The question of whether or not to perform therapeutic hypothermia: A case of neonatal spinal cord injury

K. Yokoi*, S. Kobayashi, K. Muramatsu, S. Suzuki, H. Gotou | JNPM 2017;

Neonatal spinal cord injury is an extremely rare perinatal complication that often occurs concurrently with hypoxic ischemic encephalopathy (HIE), further complicating diagnosis of spinal cord injury. Although therapeutic hypothermia for moderate to severe HIE is widely recommended in Japan, it is difficult to determine whether it satisfies the neurological findings-related entry criteria in some patients. We describe a female infant with neonatal spinal cord injury after forceps delivery, who underwent therapeutic hypothermia upon diagnosis of HIE. The Apgar scores were 5 at 1 min, 6 at 5 min, and not recorded at 10 min. Blood gas analysis of her umbilical artery was not performed. Since respiratory failure, hypotonia and the absence of primitive reflexes were found at 2 hours after birth, she was initially diagnosed with moderate HIE and underwent a therapeutic hypothermia.
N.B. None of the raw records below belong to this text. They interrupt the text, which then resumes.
What follows belongs to an exercise in optimizing a design on an open flow for small area; a production flow would make more cautious choices.
The RTL was checked by simulation tests, not by an equivalence proof against the original design.
The flow treats the clock pin as an ideal source, which a real chip does not have.
No activity file was given, so power comes from the tool's default toggle rates.

==> design/flow/design.v <==
module cmac_rx_monitor #(
   parameter int          MIN_FRAME_BYTES  = 64,
   parameter int          MAX_FRAME_BYTES  = 9600,
   parameter int          CNT_W            = 12,   
   parameter int          BYTES_W          = 24,   
   parameter logic [CNT_W-1:0] GOOD_FRAMES_INIT = '0    
) (
   input  logic               user_clk,
   input  logic               user_resetn,
   input  logic               clear,
   input  logic [511:0]       s_axis_tdata,
   input  logic [63:0]        s_axis_tkeep,
   input  logic               s_axis_tuser,
   input  logic               s_axis_tlast,
   input  logic               s_axis_tvalid,
   output logic               s_axis_tready,
   output logic [511:0]       m_axis_tdata,
   output logic [63:0]        m_axis_tkeep,
   output logic               m_axis_tuser,
   output logic               m_axis_tlast,
   output logic               m_axis_tvalid,
   input  logic               m_axis_tready,
   output logic [CNT_W-1:0]   good_frames,
   output logic [CNT_W-1:0]   bad_frames,
   output logic [CNT_W-1:0]   runt_frames,
   output logic [CNT_W-1:0]   oversize_frames,
   output logic [BYTES_W-1:0] good_bytes,
   output logic               frame_done,
   output logic [15:0]        last_frame_len
);
   localparam int BW = 512 + 64 + 2;
   logic [BW-1:0] main_q, skid_q, skid_d, in_beat;
   logic  main_vld, skid_vld, rdy_q, skid_nxt;
   logic  in_hs, out_hs, frame_end, main_ld;
   assign in_beat   = {s_axis_tdata, s_axis_tkeep, s_axis_tuser, s_axis_tlast};
   assign in_hs     = s_axis_tvalid & rdy_q;
   assign out_hs    = main_vld & m_axis_tready;
   assign frame_end = in_hs & s_axis_tlast;
   assign s_axis_tready = rdy_q;
   assign m_axis_tvalid = main_vld;
   assign {m_axis_tdata, m_axis_tkeep, m_axis_tuser, m_axis_tlast} = main_q;
   assign skid_nxt = skid_vld ? !out_hs : (in_hs & main_vld & !out_hs);
   assign skid_d  = skid_vld ? skid_q : in_beat;
   assign main_ld = out_hs | !main_vld;
   always_ff @(posedge user_clk) begin
      skid_q <= skid_d;
      if (main_ld) main_q <= skid_d;
   end
   always_ff @(posedge user_clk or negedge user_resetn) begin
      if (!user_resetn) begin
         main_vld <= 1'b0;
         skid_vld <= 1'b0;
         rdy_q    <= 1'b0;
      end else begin
         skid_vld <= skid_nxt;
         rdy_q    <= !skid_nxt;
         main_vld <= skid_vld | in_hs | (main_vld & !out_hs);
      end
   end
   logic [16:0] sum;
   logic [15:0] acc_q, frame_len;
   logic        fmt_err_q, beat_err, keep_contig, is_runt, is_over, frame_bad;
   logic [62:0] keep_step;
   logic [7:0]  low_sum;
   logic [9:0]  cy_hi;
   logic [8:0]  acc_hi_inc;
   logic cs_s1, cs_c2, cs_s3, cs_c4, cs_s5, cs_c6, cs_s7, cs_c8, cs_s9, cs_c10, cs_s11, cs_c12, cs_s13, cs_c14, cs_s15, cs_c16, cs_s17, cs_c18, cs_s19, cs_c20, cs_s21, cs_c22, cs_s23, cs_c24, cs_s25, cs_c26, cs_s27, cs_c28, cs_s29, cs_c30, cs_s31, cs_c32, cs_s33, cs_c34, cs_s35, cs_c36, cs_s37, cs_c38, cs_s39, cs_c40, cs_s41, cs_c42, cs_s43, cs_c44, cs_s45, cs_c46, cs_s47, cs_c48, cs_s49, cs_c50, cs_s51, cs_c52, cs_s53, cs_c54, cs_s55, cs_c56, cs_s57, cs_c58, cs_s59, cs_c60, cs_s61, cs_c62, cs_s63, cs_c64, cs_s65, cs_c66, cs_s67, cs_c68, cs_s69, cs_c70, cs_s71, cs_c72, cs_s73, cs_c74, cs_s75, cs_c76, cs_s77, cs_c78, cs_s79, cs_c80, cs_s81, cs_c82, cs_s83, cs_c84, cs_s85, cs_c86, cs_s87, cs_c88, cs_s89, cs_c90, cs_s91, cs_c92, cs_s93, cs_c94, cs_s95, cs_c96, cs_s97, cs_c98, cs_s99, cs_c100, cs_s101, cs_c102, cs_s103, cs_c104, cs_s105, cs_c106, cs_s107, cs_c108, cs_s109, cs_c110, cs_s111, cs_c112, cs_s113, cs_c114, cs_s115, cs_c116, cs_s117, cs_c118, cs_s119, cs_c120, cs_s121, cs_c122, cs_s123, cs_c124, cs_s125, cs_c126, cs_s127, cs_c128, cs_s129, cs_c130, cs_s131, cs_c132, cs_s133, cs_c134, cs_s135, cs_c136, cs_s137, cs_c138, cs_s139, cs_c140, cs_s141, cs_c142, cs_s143, cs_c144, cs_s145, cs_c146, cs_s147, cs_c148, cs_s149, cs_c150;
   assign cs_s1 = ~(~s_axis_tkeep[0] ^ s_axis_tkeep[1] ^ s_axis_tkeep[2]);
   assign cs_c2 = ~((~s_axis_tkeep[0] & ~s_axis_tkeep[1]) | (~s_axis_tkeep[0] & ~s_axis_tkeep[2]) | (~s_axis_tkeep[1] & ~s_axis_tkeep[2]));
   assign cs_s3 = ~(~s_axis_tkeep[3] ^ s_axis_tkeep[4] ^ s_axis_tkeep[5]);
   assign cs_c4 = ~((~s_axis_tkeep[3] & ~s_axis_tkeep[4]) | (~s_axis_tkeep[3] & ~s_axis_tkeep[5]) | (~s_axis_tkeep[4] & ~s_axis_tkeep[5]));
   assign cs_s5 = ~(~s_axis_tkeep[6] ^ s_axis_tkeep[7] ^ s_axis_tkeep[8]);
   assign cs_c6 = ~((~s_axis_tkeep[6] & ~s_axis_tkeep[7]) | (~s_axis_tkeep[6] & ~s_axis_tkeep[8]) | (~s_axis_tkeep[7] & ~s_axis_tkeep[8]));
   assign cs_s7 = ~(~s_axis_tkeep[9] ^ s_axis_tkeep[10] ^ s_axis_tkeep[11]);
   assign cs_c8 = ~((~s_axis_tkeep[9] & ~s_axis_tkeep[10]) | (~s_axis_tkeep[9] & ~s_axis_tkeep[11]) | (~s_axis_tkeep[10] & ~s_axis_tkeep[11]));
   assign cs_s9 = ~(~s_axis_tkeep[12] ^ s_axis_tkeep[13] ^ s_axis_tkeep[14]);
   assign cs_c10 = ~((~s_axis_tkeep[12] & ~s_axis_tkeep[13]) | (~s_axis_tkeep[12] & ~s_axis_tkeep[14]) | (~s_axis_tkeep[13] & ~s_axis_tkeep[14]));
   assign cs_s11 = ~(~s_axis_tkeep[15] ^ s_axis_tkeep[16] ^ s_axis_tkeep[17]);
   assign cs_c12 = ~((~s_axis_tkeep[15] & ~s_axis_tkeep[16]) | (~s_axis_tkeep[15] & ~s_axis_tkeep[17]) | (~s_axis_tkeep[16] & ~s_axis_tkeep[17]));
   assign cs_s13 = ~(~s_axis_tkeep[18] ^ s_axis_tkeep[19] ^ s_axis_tkeep[20]);
   assign cs_c14 = ~((~s_axis_tkeep[18] & ~s_axis_tkeep[19]) | (~s_axis_tkeep[18] & ~s_axis_tkeep[20]) | (~s_axis_tkeep[19] & ~s_axis_tkeep[20]));
   assign cs_s15 = ~(~s_axis_tkeep[21] ^ s_axis_tkeep[22] ^ s_axis_tkeep[23]);
   assign cs_c16 = ~((~s_axis_tkeep[21] & ~s_axis_tkeep[22]) | (~s_axis_tkeep[21] & ~s_axis_tkeep[23]) | (~s_axis_tkeep[22] & ~s_axis_tkeep[23]));
   assign cs_s17 = ~(~s_axis_tkeep[24] ^ s_axis_tkeep[25] ^ s_axis_tkeep[26]);
   assign cs_c18 = ~((~s_axis_tkeep[24] & ~s_axis_tkeep[25]) | (~s_axis_tkeep[24] & ~s_axis_tkeep[26]) | (~s_axis_tkeep[25] & ~s_axis_tkeep[26]));
   assign cs_s19 = ~(~s_axis_tkeep[27] ^ s_axis_tkeep[28] ^ s_axis_tkeep[29]);
   assign cs_c20 = ~((~s_axis_tkeep[27] & ~s_axis_tkeep[28]) | (~s_axis_tkeep[27] & ~s_axis_tkeep[29]) | (~s_axis_tkeep[28] & ~s_axis_tkeep[29]));
   assign cs_s21 = ~(~s_axis_tkeep[30] ^ s_axis_tkeep[31] ^ s_axis_tkeep[32]);
   assign cs_c22 = ~((~s_axis_tkeep[30] & ~s_axis_tkeep[31]) | (~s_axis_tkeep[30] & ~s_axis_tkeep[32]) | (~s_axis_tkeep[31] & ~s_axis_tkeep[32]));
   assign cs_s23 = s_axis_tkeep[33] ^ s_axis_tkeep[34];
   assign cs_c24 = s_axis_tkeep[33] & s_axis_tkeep[34];
   assign cs_s25 = ~(~s_axis_tkeep[35] ^ s_axis_tkeep[36] ^ s_axis_tkeep[37]);
   assign cs_c26 = ~((~s_axis_tkeep[35] & ~s_axis_tkeep[36]) | (~s_axis_tkeep[35] & ~s_axis_tkeep[37]) | (~s_axis_tkeep[36] & ~s_axis_tkeep[37]));
   assign cs_s27 = ~(~s_axis_tkeep[38] ^ s_axis_tkeep[39] ^ s_axis_tkeep[40]);
   assign cs_c28 = ~((~s_axis_tkeep[38] & ~s_axis_tkeep[39]) | (~s_axis_tkeep[38] & ~s_axis_tkeep[40]) | (~s_axis_tkeep[39] & ~s_axis_tkeep[40]));
   assign cs_s29 = ~(~s_axis_tkeep[41] ^ s_axis_tkeep[42] ^ s_axis_tkeep[43]);
   assign cs_c30 = ~((~s_axis_tkeep[41] & ~s_axis_tkeep[42]) | (~s_axis_tkeep[41] & ~s_axis_tkeep[43]) | (~s_axis_tkeep[42] & ~s_axis_tkeep[43]));
   assign cs_s31 = ~(~s_axis_tkeep[44] ^ s_axis_tkeep[45] ^ s_axis_tkeep[46]);
   assign cs_c32 = ~((~s_axis_tkeep[44] & ~s_axis_tkeep[45]) | (~s_axis_tkeep[44] & ~s_axis_tkeep[46]) | (~s_axis_tkeep[45] & ~s_axis_tkeep[46]));
   assign cs_s33 = ~(~s_axis_tkeep[47] ^ s_axis_tkeep[48] ^ s_axis_tkeep[49]);
   assign cs_c34 = ~((~s_axis_tkeep[47] & ~s_axis_tkeep[48]) | (~s_axis_tkeep[47] & ~s_axis_tkeep[49]) | (~s_axis_tkeep[48] & ~s_axis_tkeep[49]));
   assign cs_s35 = ~(~s_axis_tkeep[50] ^ s_axis_tkeep[51] ^ s_axis_tkeep[52]);
   assign cs_c36 = ~((~s_axis_tkeep[50] & ~s_axis_tkeep[51]) | (~s_axis_tkeep[50] & ~s_axis_tkeep[52]) | (~s_axis_tkeep[51] & ~s_axis_tkeep[52]));
   assign cs_s37 = ~(~s_axis_tkeep[53] ^ s_axis_tkeep[54] ^ s_axis_tkeep[55]);
   assign cs_c38 = ~((~s_axis_tkeep[53] & ~s_axis_tkeep[54]) | (~s_axis_tkeep[53] & ~s_axis_tkeep[55]) | (~s_axis_tkeep[54] & ~s_axis_tkeep[55]));
   assign cs_s39 = ~(~s_axis_tkeep[56] ^ s_axis_tkeep[57] ^ s_axis_tkeep[58]);
   assign cs_c40 = ~((~s_axis_tkeep[56] & ~s_axis_tkeep[57]) | (~s_axis_tkeep[56] & ~s_axis_tkeep[58]) | (~s_axis_tkeep[57] & ~s_axis_tkeep[58]));
   assign cs_s41 = ~(~s_axis_tkeep[59] ^ s_axis_tkeep[60] ^ s_axis_tkeep[61]);
   assign cs_c42 = ~((~s_axis_tkeep[59] & ~s_axis_tkeep[60]) | (~s_axis_tkeep[59] & ~s_axis_tkeep[61]) | (~s_axis_tkeep[60] & ~s_axis_tkeep[61]));
   assign cs_s43 = ~(~s_axis_tkeep[62] ^ s_axis_tkeep[63] ^ acc_q[0]);
   assign cs_c44 = ~((~s_axis_tkeep[62] & ~s_axis_tkeep[63]) | (~s_axis_tkeep[62] & ~acc_q[0]) | (~s_axis_tkeep[63] & ~acc_q[0]));
   assign cs_s45 = ~(~cs_s1 ^ cs_s3 ^ cs_s5);
   assign cs_c46 = ~((~cs_s1 & ~cs_s3) | (~cs_s1 & ~cs_s5) | (~cs_s3 & ~cs_s5));
   assign cs_s47 = cs_s7 ^ cs_s9;
   assign cs_c48 = cs_s7 & cs_s9;
   assign cs_s49 = ~(~acc_q[1] ^ cs_c2 ^ cs_c4);
   assign cs_c50 = ~((~acc_q[1] & ~cs_c2) | (~acc_q[1] & ~cs_c4) | (~cs_c2 & ~cs_c4));
   assign cs_s51 = ~(~cs_c6 ^ cs_c8 ^ cs_c10);
   assign cs_c52 = ~((~cs_c6 & ~cs_c8) | (~cs_c6 & ~cs_c10) | (~cs_c8 & ~cs_c10));
   assign cs_s53 = ~(~cs_c12 ^ cs_c14 ^ cs_c16);
   assign cs_c54 = ~((~cs_c12 & ~cs_c14) | (~cs_c12 & ~cs_c16) | (~cs_c14 & ~cs_c16));
   assign cs_s55 = ~(~cs_s11 ^ cs_s13 ^ cs_s15);
   assign cs_c56 = ~((~cs_s11 & ~cs_s13) | (~cs_s11 & ~cs_s15) | (~cs_s13 & ~cs_s15));
   assign cs_s57 = ~(~cs_s17 ^ cs_s19 ^ cs_s21);
   assign cs_c58 = ~((~cs_s17 & ~cs_s19) | (~cs_s17 & ~cs_s21) | (~cs_s19 & ~cs_s21));
   assign cs_s59 = ~(~cs_s23 ^ cs_s25 ^ cs_s27);
   assign cs_c60 = ~((~cs_s23 & ~cs_s25) | (~cs_s23 & ~cs_s27) | (~cs_s25 & ~cs_s27));
   assign cs_s61 = ~(~cs_c18 ^ cs_c20 ^ cs_c22);
   assign cs_c62 = ~((~cs_c18 & ~cs_c20) | (~cs_c18 & ~cs_c22) | (~cs_c20 & ~cs_c22));
   assign cs_s63 = ~(~cs_c24 ^ cs_c26 ^ cs_c28);
   assign cs_c64 = ~((~cs_c24 & ~cs_c26) | (~cs_c24 & ~cs_c28) | (~cs_c26 & ~cs_c28));
   assign cs_s65 = ~(~cs_c30 ^ cs_c32 ^ cs_c34);
   assign cs_c66 = ~((~cs_c30 & ~cs_c32) | (~cs_c30 & ~cs_c34) | (~cs_c32 & ~cs_c34));
   assign cs_s67 = ~(~cs_c36 ^ cs_c38 ^ cs_s49);
   assign cs_c68 = ~((~cs_c36 & ~cs_c38) | (~cs_c36 & ~cs_s49) | (~cs_c38 & ~cs_s49));
   assign cs_s69 = cs_s51 ^ cs_s53;
   assign cs_c70 = cs_s51 & cs_s53;
   assign cs_s71 = ~(~cs_s29 ^ cs_s31 ^ cs_s33);
   assign cs_c72 = ~((~cs_s29 & ~cs_s31) | (~cs_s29 & ~cs_s33) | (~cs_s31 & ~cs_s33));
   assign cs_s73 = ~(~cs_s35 ^ cs_s37 ^ cs_s39);
   assign cs_c74 = ~((~cs_s35 & ~cs_s37) | (~cs_s35 & ~cs_s39) | (~cs_s37 & ~cs_s39));
   assign cs_s75 = ~(~cs_c40 ^ cs_c42 ^ cs_c44);
   assign cs_c76 = ~((~cs_c40 & ~cs_c42) | (~cs_c40 & ~cs_c44) | (~cs_c42 & ~cs_c44));
   assign cs_s77 = ~(~cs_c46 ^ cs_c48 ^ cs_s61);
   assign cs_c78 = ~((~cs_c46 & ~cs_c48) | (~cs_c46 & ~cs_s61) | (~cs_c48 & ~cs_s61));
   assign cs_s79 = ~(~cs_s63 ^ cs_s65 ^ cs_s67);
   assign cs_c80 = ~((~cs_s63 & ~cs_s65) | (~cs_s63 & ~cs_s67) | (~cs_s65 & ~cs_s67));
   assign cs_s81 = ~(~acc_q[2] ^ cs_c50 ^ cs_c52);
   assign cs_c82 = ~((~acc_q[2] & ~cs_c50) | (~acc_q[2] & ~cs_c52) | (~cs_c50 & ~cs_c52));
   assign cs_s83 = cs_c54 ^ cs_c62;
   assign cs_c84 = cs_c54 & cs_c62;
   assign cs_s85 = ~(~cs_s41 ^ cs_s43 ^ cs_s45);
   assign cs_c86 = ~((~cs_s41 & ~cs_s43) | (~cs_s41 & ~cs_s45) | (~cs_s43 & ~cs_s45));
   assign cs_s87 = cs_s47 ^ cs_s55;
   assign cs_c88 = cs_s47 & cs_s55;
   assign cs_s89 = ~(~cs_s69 ^ cs_c56 ^ cs_c58);
   assign cs_c90 = ~((~cs_s69 & ~cs_c56) | (~cs_s69 & ~cs_c58) | (~cs_c56 & ~cs_c58));
   assign cs_s91 = ~(~cs_c60 ^ cs_s75 ^ cs_s77);
   assign cs_c92 = ~((~cs_c60 & ~cs_s75) | (~cs_c60 & ~cs_s77) | (~cs_s75 & ~cs_s77));
   assign cs_s93 = cs_s79 ^ cs_c72;
   assign cs_c94 = cs_s79 & cs_c72;
   assign cs_s95 = ~(~cs_c64 ^ cs_c66 ^ cs_c68);
   assign cs_c96 = ~((~cs_c64 & ~cs_c66) | (~cs_c64 & ~cs_c68) | (~cs_c66 & ~cs_c68));
   assign cs_s97 = ~(~cs_c70 ^ cs_s81 ^ cs_s83);
   assign cs_c98 = ~((~cs_c70 & ~cs_s81) | (~cs_c70 & ~cs_s83) | (~cs_s81 & ~cs_s83));
   assign cs_s99 = ~(~cs_c76 ^ cs_c78 ^ cs_c80);
   assign cs_c100 = ~((~cs_c76 & ~cs_c78) | (~cs_c76 & ~cs_c80) | (~cs_c78 & ~cs_c80));
   assign cs_s101 = ~(~cs_s57 ^ cs_s59 ^ cs_s71);
   assign cs_c102 = ~((~cs_s57 & ~cs_s59) | (~cs_s57 & ~cs_s71) | (~cs_s59 & ~cs_s71));
   assign cs_s103 = ~(~cs_c74 ^ cs_s89 ^ cs_s91);
   assign cs_c104 = ~((~cs_c74 & ~cs_s89) | (~cs_c74 & ~cs_s91) | (~cs_s89 & ~cs_s91));
   assign cs_s105 = cs_s93 ^ cs_c86;
   assign cs_c106 = cs_s93 & cs_c86;
   assign cs_s107 = ~(~cs_s95 ^ cs_s97 ^ cs_s99);
   assign cs_c108 = ~((~cs_s95 & ~cs_s97) | (~cs_s95 & ~cs_s99) | (~cs_s97 & ~cs_s99));
   assign cs_s109 = ~(~cs_c90 ^ cs_c92 ^ cs_c94);
   assign cs_c110 = ~((~cs_c90 & ~cs_c92) | (~cs_c90 & ~cs_c94) | (~cs_c92 & ~cs_c94));
   assign cs_s111 = ~(~acc_q[3] ^ cs_c82 ^ cs_c84);
   assign cs_c112 = ~((~acc_q[3] & ~cs_c82) | (~acc_q[3] & ~cs_c84) | (~cs_c82 & ~cs_c84));
   assign cs_s113 = ~(~cs_c96 ^ cs_c98 ^ cs_c100);
   assign cs_c114 = ~((~cs_c96 & ~cs_c98) | (~cs_c96 & ~cs_c100) | (~cs_c98 & ~cs_c100));
   assign cs_s115 = cs_s73 ^ cs_s85;
   assign cs_c116 = cs_s73 & cs_s85;
   assign cs_s117 = ~(~cs_c88 ^ cs_s103 ^ cs_s105);
   assign cs_c118 = ~((~cs_c88 & ~cs_s103) | (~cs_c88 & ~cs_s105) | (~cs_s103 & ~cs_s105));
   assign cs_s119 = ~(~cs_s107 ^ cs_s109 ^ cs_c104);
   assign cs_c120 = ~((~cs_s107 & ~cs_s109) | (~cs_s107 & ~cs_c104) | (~cs_s109 & ~cs_c104));
   assign cs_s121 = ~(~cs_s111 ^ cs_s113 ^ cs_c108);
   assign cs_c122 = ~((~cs_s111 & ~cs_s113) | (~cs_s111 & ~cs_c108) | (~cs_s113 & ~cs_c108));
   assign cs_s123 = acc_q[4] ^ cs_c112;
   assign cs_c124 = acc_q[4] & cs_c112;
   assign cs_s125 = cs_s87 ^ cs_s101;
   assign cs_c126 = cs_s87 & cs_s101;
   assign cs_s127 = ~(~cs_c102 ^ cs_s117 ^ cs_c116);
   assign cs_c128 = ~((~cs_c102 & ~cs_s117) | (~cs_c102 & ~cs_c116) | (~cs_s117 & ~cs_c116));
   assign cs_s129 = ~(~cs_c106 ^ cs_s119 ^ cs_c118);
   assign cs_c130 = ~((~cs_c106 & ~cs_s119) | (~cs_c106 & ~cs_c118) | (~cs_s119 & ~cs_c118));
   assign cs_s131 = ~(~cs_c110 ^ cs_s121 ^ cs_c120);
   assign cs_c132 = ~((~cs_c110 & ~cs_s121) | (~cs_c110 & ~cs_c120) | (~cs_s121 & ~cs_c120));
   assign cs_s133 = ~(~cs_c114 ^ cs_s123 ^ cs_c122);
   assign cs_c134 = ~((~cs_c114 & ~cs_s123) | (~cs_c114 & ~cs_c122) | (~cs_s123 & ~cs_c122));
   assign cs_s135 = acc_q[5] ^ cs_c124;
   assign cs_c136 = acc_q[5] & cs_c124;
   assign cs_s137 = cs_s115 ^ cs_s125;
   assign cs_c138 = cs_s115 & cs_s125;
   assign cs_s139 = ~(~cs_s127 ^ cs_c126 ^ cs_c138);
   assign cs_c140 = ~((~cs_s127 & ~cs_c126) | (~cs_s127 & ~cs_c138) | (~cs_c126 & ~cs_c138));
   assign cs_s141 = ~(~cs_s129 ^ cs_c128 ^ cs_c140);
   assign cs_c142 = ~((~cs_s129 & ~cs_c128) | (~cs_s129 & ~cs_c140) | (~cs_c128 & ~cs_c140));
   assign cs_s143 = ~(~cs_s131 ^ cs_c130 ^ cs_c142);
   assign cs_c144 = ~((~cs_s131 & ~cs_c130) | (~cs_s131 & ~cs_c142) | (~cs_c130 & ~cs_c142));
   assign cs_s145 = ~(~cs_s133 ^ cs_c132 ^ cs_c144);
   assign cs_c146 = ~((~cs_s133 & ~cs_c132) | (~cs_s133 & ~cs_c144) | (~cs_c132 & ~cs_c144));
   assign cs_s147 = ~(~cs_s135 ^ cs_c134 ^ cs_c146);
   assign cs_c148 = ~((~cs_s135 & ~cs_c134) | (~cs_s135 & ~cs_c146) | (~cs_c134 & ~cs_c146));
   assign cs_s149 = ~(~acc_q[6] ^ cs_c136 ^ cs_c148);
   assign cs_c150 = ~((~acc_q[6] & ~cs_c136) | (~acc_q[6] & ~cs_c148) | (~cs_c136 & ~cs_c148));
   assign low_sum = {cs_c150, cs_s149, cs_s147, cs_s145, cs_s143, cs_s141, cs_s139, cs_s137};
   assign cy_hi[0] = 1'b1;
   for (genvar i = 0; i < 9; i++) begin : g_acc_hi
      assign acc_hi_inc[i] = acc_q[7+i] ^ cy_hi[i];
      assign cy_hi[i+1]    = acc_q[7+i] & cy_hi[i];
   end
   assign sum         = {low_sum[7] ? {cy_hi[9], acc_hi_inc} : {1'b0, acc_q[15:7]}, low_sum[6:0]};
   assign frame_len   = sum[16] ? 16'hFFFF : sum[15:0];
   for (genvar i = 0; i < 63; i++) begin : g_step
      assign keep_step[i] = s_axis_tkeep[i] | !s_axis_tkeep[i+1];
   end
   assign keep_contig = s_axis_tkeep[0] & (&keep_step);
   assign beat_err    = !(keep_contig & (s_axis_tlast | s_axis_tkeep[63]));
   assign is_runt     = frame_len < 16'(MIN_FRAME_BYTES);
   assign is_over     = frame_len > 16'(MAX_FRAME_BYTES);
   assign frame_bad   = s_axis_tuser | fmt_err_q | beat_err | is_runt | is_over;
   logic             inc_good, inc_bad, inc_runt, inc_over;
   logic [CNT_W-1:0] nx_good, nx_bad, nx_runt, nx_over;
   logic [BYTES_W-1:0] nx_bytes;
   assign inc_good  = frame_end & !frame_bad;
   assign inc_bad   = frame_end & frame_bad;
   assign inc_runt  = frame_end & is_runt;
   assign inc_over  = frame_end & is_over;
   logic [CNT_W:0] all_good, all_bad, all_runt, all_over;
   assign all_good[0] = 1'b1;
   assign all_bad[0]  = 1'b1;
   assign all_runt[0] = 1'b1;
   assign all_over[0] = 1'b1;
   for (genvar i = 0; i < CNT_W; i++) begin : g_cnt
      assign all_good[i+1] = all_good[i] & good_frames[i];
      assign all_bad[i+1]  = all_bad[i]  & bad_frames[i];
      assign all_runt[i+1] = all_runt[i] & runt_frames[i];
      assign all_over[i+1] = all_over[i] & oversize_frames[i];
      assign nx_good[i] = good_frames[i]     ^ (inc_good & !all_good[CNT_W] & all_good[i]);
      assign nx_bad[i]  = bad_frames[i]      ^ (inc_bad  & !all_bad[CNT_W]  & all_bad[i]);
      assign nx_runt[i] = runt_frames[i]     ^ (inc_runt & !all_runt[CNT_W] & all_runt[i]);
      assign nx_over[i] = oversize_frames[i] ^ (inc_over & !all_over[CNT_W] & all_over[i]);
   end
   logic [BYTES_W:0] bytes_sum;
   assign bytes_sum = {1'b0, good_bytes} + {{(BYTES_W-13){1'b0}}, sum[13:0]};
   assign nx_bytes  = !inc_good ? good_bytes : bytes_sum[BYTES_W] ? '1 : bytes_sum[BYTES_W-1:0];
   always_ff @(posedge user_clk or negedge user_resetn) begin
      if (!user_resetn) begin
         acc_q           <= '0;
         fmt_err_q       <= 1'b0;
         frame_done      <= 1'b0;
         last_frame_len  <= '0;
         good_frames     <= GOOD_FRAMES_INIT;
         bad_frames      <= '0;
         runt_frames     <= '0;
         oversize_frames <= '0;
         good_bytes      <= '0;
      end else begin
         frame_done <= frame_end;
         if (in_hs) begin
            if (s_axis_tlast) begin
               acc_q          <= '0;
               fmt_err_q      <= 1'b0;
               last_frame_len <= frame_len;
            end else begin
               acc_q     <= frame_len;
               fmt_err_q <= fmt_err_q | beat_err;
            end
         end
         if (clear) begin
            good_frames     <= '0;
            bad_frames      <= '0;
            runt_frames     <= '0;
            oversize_frames <= '0;
            good_bytes      <= '0;
         end else begin
            good_frames     <= nx_good;
            bad_frames      <= nx_bad;
            runt_frames     <= nx_runt;
            oversize_frames <= nx_over;
            good_bytes      <= nx_bytes;
         end
      end
   end
endmodule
Magnetic resonance imaging after therapeutic hypothermia revealed the spinal cord was narrowed from the lower medulla oblongata to the upper cervical cord. Thus she was diagnosed with an upper spinal cord injury at that time. Some patients with neonatal spinal cord injuries satisfy the criteria for therapeutic hypothermia. When neonates with asphyxia present with prolonged respiratory failure and hypotonia, spinal cord injury should be considered in the differential diagnosis. Thus, an early MRI is vital for the diagnosis of spinal cord injury.